→ REQUIREMENT
Your output should be the lines of the data that follow, reproduced exactly from the first through the line bearing "localparam int unsigned DEF_PERIOD".

Items listed in a dataset:

----------

<file path="src/rtl/pwm_servo_pkg.sv">
package pwm_servo_pkg;

    typedef enum logic {
        STEP_UP   = 1'b0,
        STEP_DOWN = 1'b1
    } step_dir_e;

    localparam int unsigned DEF_TICK_DIV = 4;
    localparam int unsigned DEF_PERIOD   = 62;
    localparam int unsigned DEF_UPD_DIV  = 256;

endpackage

</file>
<file path="src/rtl/pwm_tick_div.sv">
module pwm_tick_div #(
    parameter int unsigned TICK_DIV = pwm_servo_pkg::DEF_TICK_DIV
) (
    input  logic clk_i,
    input  logic rst_ni,
    output logic tick_o
);
    localparam int unsigned TW = (TICK_DIV > 1) ? $clog2(TICK_DIV) : 1;

    typedef struct packed {
        logic [TW-1:0] cnt;
    } tick_st_t;

    tick_st_t s_d, s_q;

    assign tick_o = (s_q.cnt == TW'(TICK_DIV - 1));

    always_comb begin
        s_d = s_q;
        if (tick_o) begin
            s_d.cnt = '0;
        end else begin
            s_d.cnt = s_q.cnt + 1'b1;
        end
    end

    always_ff @(posedge clk_i or negedge rst_ni) begin
        if (!rst_ni) begin
            s_q <= '0;
        end else begin
            s_q <= s_d;
        end
    end

endmodule

</file>
<file path="src/rtl/pwm_phase_ctr.sv">
module pwm_phase_ctr #(
    parameter int unsigned PERIOD = pwm_servo_pkg::DEF_PERIOD,
    localparam int unsigned PW    = $clog2(PERIOD)
) (
    input  logic          clk_i,
    input  logic          rst_ni,
    input  logic          tick_i,
    output logic [PW-1:0] phase_o,
    output logic          wrap_o
);
    typedef struct packed {
        logic [PW-1:0] phase;
    } phase_st_t;

    phase_st_t s_d, s_q;

    assign phase_o = s_q.phase;
    assign wrap_o  = tick_i && (s_q.phase == PW'(PERIOD - 1));

    always_comb begin
        s_d = s_q;
        if (wrap_o) begin
            s_d.phase = '0;
        end else if (tick_i) begin
            s_d.phase = s_q.phase + 1'b1;
        end
    end

    always_ff @(posedge clk_i or negedge rst_ni) begin
        if (!rst_ni) begin
            s_q <= '0;
        end else begin
            s_q <= s_d;
        end
    end

    // a wrap always restarts the period at phase zero
    p_wrap_restart_r2: assert property (@(posedge clk_i) disable iff (!rst_ni)
        wrap_o |=> (s_q.phase == '0));

endmodule

</file>
<file path="src/rtl/pwm_upd_div.sv">
module pwm_upd_div #(
    parameter int unsigned UPD_DIV = pwm_servo_pkg::DEF_UPD_DIV
) (
    input  logic clk_i,
    input  logic rst_ni,
    input  logic wrap_i,
    input  logic freeze_i,
    output logic stb_o
);
    localparam int unsigned UW = (UPD_DIV > 1) ? $clog2(UPD_DIV) : 1;

    typedef struct packed {
        logic [UW-1:0] cnt;
        logic          stb;
    } upd_st_t;

    upd_st_t s_d, s_q;

    assign stb_o = s_q.stb;

    always_comb begin
        s_d     = s_q;
        s_d.stb = 1'b0;
        if (freeze_i) begin
            s_d.cnt = '0;
        end else if (wrap_i) begin
            if (s_q.cnt == UW'(UPD_DIV - 1)) begin
                s_d.cnt = '0;
                s_d.stb = 1'b1;
            end else begin
                s_d.cnt = s_q.cnt + 1'b1;
            end
        end
    end

    always_ff @(posedge clk_i or negedge rst_ni) begin
        if (!rst_ni) begin
            s_q <= '0;
        end else begin
            s_q <= s_d;
        end
    end

    // a frozen divider issues no strobe on the next clock
    p_no_stb_frozen_r6: assert property (@(posedge clk_i) disable iff (!rst_ni)
        freeze_i |=> !s_q.stb);

    // the strobe lasts one clock only
    p_stb_single_r3: assert property (@(posedge clk_i) disable iff (!rst_ni)
        s_q.stb |=> !s_q.stb);

endmodule

</file>
<file path="src/rtl/pwm_servo_engine.sv">
module pwm_servo_engine #(
    parameter int unsigned TICK_DIV = pwm_servo_pkg::DEF_TICK_DIV,
    parameter int unsigned PERIOD   = pwm_servo_pkg::DEF_PERIOD,
    parameter int unsigned UPD_DIV  = pwm_servo_pkg::DEF_UPD_DIV
) (
    input  logic clk_i,
    input  logic rst_ni,
    input  logic upd_en_i,
    input  logic dir_hi_i,
    input  logic freeze_i,
    output logic pwm_o,
    output logic pwm_n_o,
    output logic upd_stb_o
);
    import pwm_servo_pkg::*;

    localparam int unsigned PW = $clog2(PERIOD);
    localparam logic [PW-1:0] DUTY_MIN = PW'(1);
    localparam logic [PW-1:0] DUTY_MAX = PW'(PERIOD - 1);

    typedef struct packed {
        logic [1:0]    sync;
        logic [PW-1:0] duty;
        logic [PW-1:0] act;
    } eng_st_t;

    eng_st_t       s_d, s_q;
    logic          tick;
    logic          wrap;
    logic          stb;
    logic [PW-1:0] phase;
    step_dir_e     step_dir;

    pwm_tick_div #(.TICK_DIV(TICK_DIV)) u_tick (
        .clk_i  (clk_i),
        .rst_ni (rst_ni),
        .tick_o (tick)
    );

    pwm_phase_ctr #(.PERIOD(PERIOD)) u_phase (
        .clk_i   (clk_i),
        .rst_ni  (rst_ni),
        .tick_i  (tick),
        .phase_o (phase),
        .wrap_o  (wrap)
    );

    pwm_upd_div #(.UPD_DIV(UPD_DIV)) u_upd (
        .clk_i    (clk_i),
        .rst_ni   (rst_ni),
        .wrap_i   (wrap),
        .freeze_i (freeze_i),
        .stb_o    (stb)
    );

    assign step_dir = step_dir_e'(s_q.sync[1]);

    always_comb begin
        s_d      = s_q;
        s_d.sync = {s_q.sync[0], dir_hi_i};
        if (stb && upd_en_i && !freeze_i) begin
            if (step_dir == STEP_DOWN) begin
                if (s_q.duty > DUTY_MIN) begin
                    s_d.duty = s_q.duty - 1'b1;
                end
            end else begin
                if (s_q.duty < DUTY_MAX) begin
                    s_d.duty = s_q.duty + 1'b1;
                end
            end
        end
        if (wrap) begin
            s_d.act = s_q.duty;
        end
    end

    always_ff @(posedge clk_i or negedge rst_ni) begin
        if (!rst_ni) begin
            s_q.sync <= '0;
            s_q.duty <= DUTY_MAX;
            s_q.act  <= DUTY_MAX;
        end else begin
            s_q <= s_d;
        end
    end

    assign pwm_o     = (phase < s_q.act);
    assign pwm_n_o   = ~pwm_o;
    assign upd_stb_o = stb;

    // the active duty only changes at a period wrap
    p_act_at_wrap_r9: assert property (@(posedge clk_i) disable iff (!rst_ni)
        !wrap |=> $stable(s_q.act));

    // strobes sit in the first tick of a period
    p_stb_at_start_r3: assert property (@(posedge clk_i) disable iff (!rst_ni)
        stb |-> (phase == '0));

    // an enabled downward step lowers the duty by exactly one
    p_step_down_r4: assert property (@(posedge clk_i) disable iff (!rst_ni)
        (stb && upd_en_i && !freeze_i && s_q.sync[1] && (s_q.duty > DUTY_MIN))
        |=> (s_q.duty == $past(s_q.duty) - 1'b1));

    // without an enabled strobe the duty register holds
    p_hold_r5: assert property (@(posedge clk_i) disable iff (!rst_ni)
        (!stb || !upd_en_i || freeze_i) |=> $stable(s_q.duty));

    // the floor and ceiling are never crossed
    p_floor_r8: assert property (@(posedge clk_i) disable iff (!rst_ni)
        ((s_q.duty == DUTY_MIN) && s_q.sync[1]) |=> (s_q.duty >= DUTY_MIN));
    p_ceiling_r8: assert property (@(posedge clk_i) disable iff (!rst_ni)
        ((s_q.duty == DUTY_MAX) && !s_q.sync[1]) |=> (s_q.duty == DUTY_MAX));

endmodule

</file>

----------

→ ANSWER BELOW
<file path="src/rtl/pwm_servo_pkg.sv">
package pwm_servo_pkg;

    typedef enum logic {
        STEP_UP   = 1'b0,
        STEP_DOWN = 1'b1
    } step_dir_e;

    localparam int unsigned DEF_TICK_DIV = 4;
    localparam int unsigned DEF_PERIOD   = 62;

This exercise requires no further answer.